TO DO — Could you reproduce all of the following entries exactly?

━━━━━━━━━━━━━━━━

## config.mk

```make
export PLATFORM = sky130hd
export DESIGN_NAME = cfg_loader
export DESIGN_NICKNAME = d
export VERILOG_FILES = /design/src/cfg_serializer.v /design/src/cfg_loader.v
export VERILOG_INCLUDE_DIRS = /design/src
export SDC_FILE = /design/constraint.sdc
export NUM_CORES = 1
export LEC_CHECK = 0
export ABC_AREA = 1
export BUFFER_PORTS_ARGS = -buffer_cell sky130_fd_sc_hd__buf_4
export CAP_MARGIN = 15
export CORE_ASPECT_RATIO = 0.75
export CORE_MARGIN = 4
export CORE_UTILIZATION = 40
export DETAILED_ROUTE_END_ITERATION = 6
export REMOVE_ABC_BUFFERS = 1
export SYNTH_ARGS = -nofsm -noshare
export SYNTH_HDL_FRONTEND = slang
export SYNTH_HIERARCHICAL = 1
export SYNTH_SLANG_ARGS = --single-unit
```

## constraint.sdc

```tcl
create_clock -name CLK -period 3.4 [get_ports CLK]
set_input_delay 0.17 -clock CLK [delete_from_list [all_inputs] [get_ports CLK]]
set_output_delay 0.17 -clock CLK [all_outputs]
set_load 0.01 [all_outputs]
```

━━━━━━━━━━━━━━━━

YOUR SOLUTION —
## config.mk

```make
export PLATFORM = sky130hd
export DESIGN_NAME = cfg_loader
export DESIGN_NICKNAME = d
export VERILOG_FILES = /design/src/cfg_serializer.v /design/src/cfg_loader.v
export VERILOG_INCLUDE_DIRS = /design/src
export SDC_FILE = /design/constraint.sdc
export NUM_CORES = 1
export LEC_CHECK = 0
export ABC_AREA = 1
export BUFFER_PORTS_ARGS = -buffer_cell sky130_fd_sc_hd__buf_4
export CAP_MARGIN = 15
export CORE_ASPECT_RATIO = 0.75
export CORE_MARGIN = 4
export CORE_UTILIZATION = 40
export DETAILED_ROUTE_END_ITERATION = 6
export REMOVE_ABC_BUFFERS = 1
export SYNTH_ARGS = -nofsm -noshare
export SYNTH_HDL_FRONTEND = slang
export SYNTH_HIERARCHICAL = 1
export SYNTH_SLANG_ARGS = --single-unit
```

## constraint.sdc

```tcl
create_clock -name CLK -period 3.4 [get_ports CLK]
set_input_delay 0.17 -clock CLK [delete_from_list [all_inputs] [get_ports CLK]]
set_output_delay 0.17 -clock CLK [all_outputs]
set_load 0.01 [all_outputs]
```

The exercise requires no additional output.